Work task.
Report only the number of lines in the entries below that hold the word "more".

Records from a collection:
--- START ---

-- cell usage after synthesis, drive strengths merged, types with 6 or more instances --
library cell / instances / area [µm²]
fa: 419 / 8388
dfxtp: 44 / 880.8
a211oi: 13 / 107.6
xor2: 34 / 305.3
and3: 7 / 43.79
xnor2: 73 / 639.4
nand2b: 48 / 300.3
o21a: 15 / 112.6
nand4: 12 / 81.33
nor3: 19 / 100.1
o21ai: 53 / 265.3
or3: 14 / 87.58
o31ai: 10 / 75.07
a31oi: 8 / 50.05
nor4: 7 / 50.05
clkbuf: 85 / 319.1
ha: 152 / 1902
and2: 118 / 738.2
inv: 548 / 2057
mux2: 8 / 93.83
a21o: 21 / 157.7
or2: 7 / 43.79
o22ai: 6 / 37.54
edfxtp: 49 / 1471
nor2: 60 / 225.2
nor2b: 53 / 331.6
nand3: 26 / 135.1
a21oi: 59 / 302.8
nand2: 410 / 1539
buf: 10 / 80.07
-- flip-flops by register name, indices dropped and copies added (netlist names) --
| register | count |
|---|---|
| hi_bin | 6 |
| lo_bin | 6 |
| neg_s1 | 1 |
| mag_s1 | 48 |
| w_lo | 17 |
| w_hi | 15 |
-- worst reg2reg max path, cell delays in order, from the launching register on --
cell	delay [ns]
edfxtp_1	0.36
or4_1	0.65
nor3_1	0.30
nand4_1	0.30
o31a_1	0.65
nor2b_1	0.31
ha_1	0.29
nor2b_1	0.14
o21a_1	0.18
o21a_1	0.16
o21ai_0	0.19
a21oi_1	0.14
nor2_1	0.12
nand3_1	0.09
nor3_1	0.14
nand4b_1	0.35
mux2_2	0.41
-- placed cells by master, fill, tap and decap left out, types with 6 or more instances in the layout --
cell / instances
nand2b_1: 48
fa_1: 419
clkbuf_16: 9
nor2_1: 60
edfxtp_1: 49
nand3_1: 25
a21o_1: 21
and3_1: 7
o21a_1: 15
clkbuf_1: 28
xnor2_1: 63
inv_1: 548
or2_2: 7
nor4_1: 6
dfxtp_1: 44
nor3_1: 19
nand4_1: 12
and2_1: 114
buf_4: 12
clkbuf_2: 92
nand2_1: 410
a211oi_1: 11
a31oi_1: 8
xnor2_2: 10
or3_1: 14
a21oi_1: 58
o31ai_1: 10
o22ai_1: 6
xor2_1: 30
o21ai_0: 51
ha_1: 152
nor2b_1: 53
**src/hdl/interp_joint_histogram_core_assert.svh**
```systemverilog
// Assertion macros shared by the histogram core.
// Expects signals named clk and arst_n in the scope of use.
`ifndef INTERP_JOINT_HISTOGRAM_CORE_ASSERT_SVH
`define INTERP_JOINT_HISTOGRAM_CORE_ASSERT_SVH
// Same-cycle implication, disabled during reset.
`define IJH_ASSERT_NOW(lbl, ante, cons, msg) \
	lbl: assert property (@(posedge clk) disable iff (!arst_n) (ante) |-> (cons)) \
	else $error(msg);
// Next-cycle implication, disabled during reset.
`define IJH_ASSERT_NEXT(lbl, ante, cons, msg) \
	lbl: assert property (@(posedge clk) disable iff (!arst_n) (ante) |=> (cons)) \
	else $error(msg);
`endif

```
**src/hdl/ijh_pkg.sv**
```systemverilog
// Shared constants, codes and types of the joint histogram core.
// No dependencies.
`timescale 1ns / 1ps
package ijh_pkg;
	localparam int BINS_DEF    = 64;
	localparam int SAMPLE_BITS = 16;
	localparam int FRAC_BITS   = 16;
	localparam int COUNT_BITS  = 20;
	localparam int POS_FRAC    = 24;
	localparam int SCALE_W     = 32;
	localparam int NB_W        = 7;
	localparam int RB_W        = 6;
	localparam int OP_W        = 2;
	localparam int MAG_W       = SAMPLE_BITS + SCALE_W;
	localparam int W_W         = FRAC_BITS + 1;
	localparam int P_W         = 2 * W_W;
	localparam int JW          = COUNT_BITS + 2 * FRAC_BITS;
	localparam int MW          = COUNT_BITS + FRAC_BITS;
	localparam int CW          = COUNT_BITS + 1;
	localparam int PADDR_W     = 4;

	localparam logic [OP_W-1:0] OP_ACC   = 2'd0;
	localparam logic [OP_W-1:0] OP_READ  = 2'd1;
	localparam logic [OP_W-1:0] OP_CLEAR = 2'd2;

	localparam logic [1:0] REG_MIN_INTENSITY = 2'd0;
	localparam logic [1:0] REG_BIN_SCALE     = 2'd1;
	localparam logic [1:0] REG_BINS_IN_USE   = 2'd2;

	typedef struct packed {
		logic [SAMPLE_BITS-1:0] min_intensity;
		logic [SCALE_W-1:0]     bin_scale;
		logic [NB_W-1:0]        bins_in_use;
	} cfg_t;

	typedef struct packed {
		logic rd_en;
		logic upd;
		logic clr_en;
	} rmw_ctl_t;
endpackage

```
**src/hdl/ijh_cfg.sv**
```systemverilog
// APB-style register file: minimum intensity, bin scale, bins in use.
// Depends on ijh_pkg.
`timescale 1ns / 1ps
module ijh_cfg (
	input  logic                        clk,
	input  logic                        arst_n,
	input  logic                        psel,
	input  logic                        penable,
	input  logic                        pwrite,
	input  logic [ijh_pkg::PADDR_W-1:0] paddr,
	input  logic [31:0]                 pwdata,
	output logic [31:0]                 prdata,
	output ijh_pkg::cfg_t               cfg
);
	ijh_pkg::cfg_t cfg_q;
	logic          wr;
	logic [1:0]    idx;

	assign wr  = psel && penable && pwrite;
	assign idx = paddr[ijh_pkg::PADDR_W-1:2];
	assign cfg = cfg_q;

	always_ff @(posedge clk or negedge arst_n) begin
		if (!arst_n) begin
			cfg_q.min_intensity <= '0;
			cfg_q.bin_scale     <= 32'd16777216;
			cfg_q.bins_in_use   <= 7'd64;
		end else if (wr) begin
			unique case (idx)
				ijh_pkg::REG_MIN_INTENSITY: cfg_q.min_intensity <= pwdata[15:0];
				ijh_pkg::REG_BIN_SCALE:     cfg_q.bin_scale     <= pwdata;
				ijh_pkg::REG_BINS_IN_USE:   cfg_q.bins_in_use   <= pwdata[6:0];
				default: ;
			endcase
		end
	end

	always_comb begin
		unique case (idx)
			ijh_pkg::REG_MIN_INTENSITY: prdata = {16'd0, cfg_q.min_intensity};
			ijh_pkg::REG_BIN_SCALE:     prdata = cfg_q.bin_scale;
			ijh_pkg::REG_BINS_IN_USE:   prdata = {25'd0, cfg_q.bins_in_use};
			default:                    prdata = '0;
		endcase
	end
endmodule

```
**config.mk**
```make
export PLATFORM = sky130hd
export DESIGN_NAME = ijh_cfg
export DESIGN_NICKNAME = d
export VERILOG_FILES = /design/src/hdl/interp_joint_histogram_core_assert.svh /design/src/hdl/ijh_pkg.sv /design/src/hdl/ijh_cfg.sv
export SDC_FILE = /design/constraint.sdc
export NUM_CORES = 1
export LEC_CHECK = 0
export CAP_MARGIN = 20
export CELL_PAD_IN_SITES_DETAIL_PLACEMENT = 2
export CELL_PAD_IN_SITES_GLOBAL_PLACEMENT = 2
export CORE_ASPECT_RATIO = 1.5
export CORE_MARGIN = 4
export CORE_UTILIZATION = 30
export CTS_BUF_LIST = sky130_fd_sc_hd__clkbuf_8
export CTS_CLUSTER_DIAMETER = 150
export DETAILED_ROUTE_END_ITERATION = 7
export DONT_BUFFER_PORTS = 1
export GPL_TIMING_DRIVEN = 0
export HOLD_SLACK_MARGIN = 0.02
export PLACE_DENSITY = 0.7
export SKIP_CTS_REPAIR_TIMING = 1
export SLEW_MARGIN = 20
export SYNTH_ARGS = -nofsm -noshare
export SYNTH_HDL_FRONTEND = slang
export SYNTH_SLANG_ARGS = --single-unit
```
**constraint.sdc**
```tcl
create_clock -name clk -period 2 [get_ports clk]
set_input_delay 0.1 -clock clk [delete_from_list [all_inputs] [get_ports clk]]
set_output_delay 0.1 -clock clk [all_outputs]
set_load 0.005 [all_outputs]
```
==> results of run 1 <==
-- where the power goes --
part	switching [mW]	total (mW)	internal (mW)
Clock	0.348	0.660	0.312
Combinational	0.211	0.535	0.324
Sequential	0.280	1.66	1.38
-- cell usage after synthesis --
cell / instances
o21ai_0: 7
and2b_1: 1
nand2_1: 7
or3b_1: 1
clkbuf_1: 2
dfstp_2: 2
buf_4: 1
mux2_4: 7
nor2b_1: 1
nor2_1: 9
buf_6: 5
nor3_4: 1
nor3b_4: 1
and2_1: 16
mux2_2: 46
dfrtp_1: 53
mux2_1: 2
mux2i_1: 16
nand3_2: 1
buf_2: 2
-- stage by stage --
stage          setup WS [ps]  total power [mW]  area (um^2)  hold slack (ps)
6_report               613.3             2.852         3118            98.55
4_1_cts                570.4             2.826         2760           -545.7
3_5_place_dp           459.4             2.154         2660           -194.0
5_1_grt                448.4             3.065         3118            85.27
2_1_floorplan          777.0             1.973         2529           -195.6
3_3_place_gp           514.3             2.103         2660           -194.3
-- critical path: stages --
cell and delay, ps:
buf_2 290, and2b_1 340, clkbuf_1 340, and2_1 210
-- cell type report --
cell class                 count  share of cell area
sequential                    55              0.4422
multi-input combinational    116              0.3427
timing repair buffer          34              0.1148
tap                          105             0.04213
clock buffer                   7             0.03090
buffer                        10             0.02608
clock inverter                 1            0.001204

--- END ---

Answer below.
2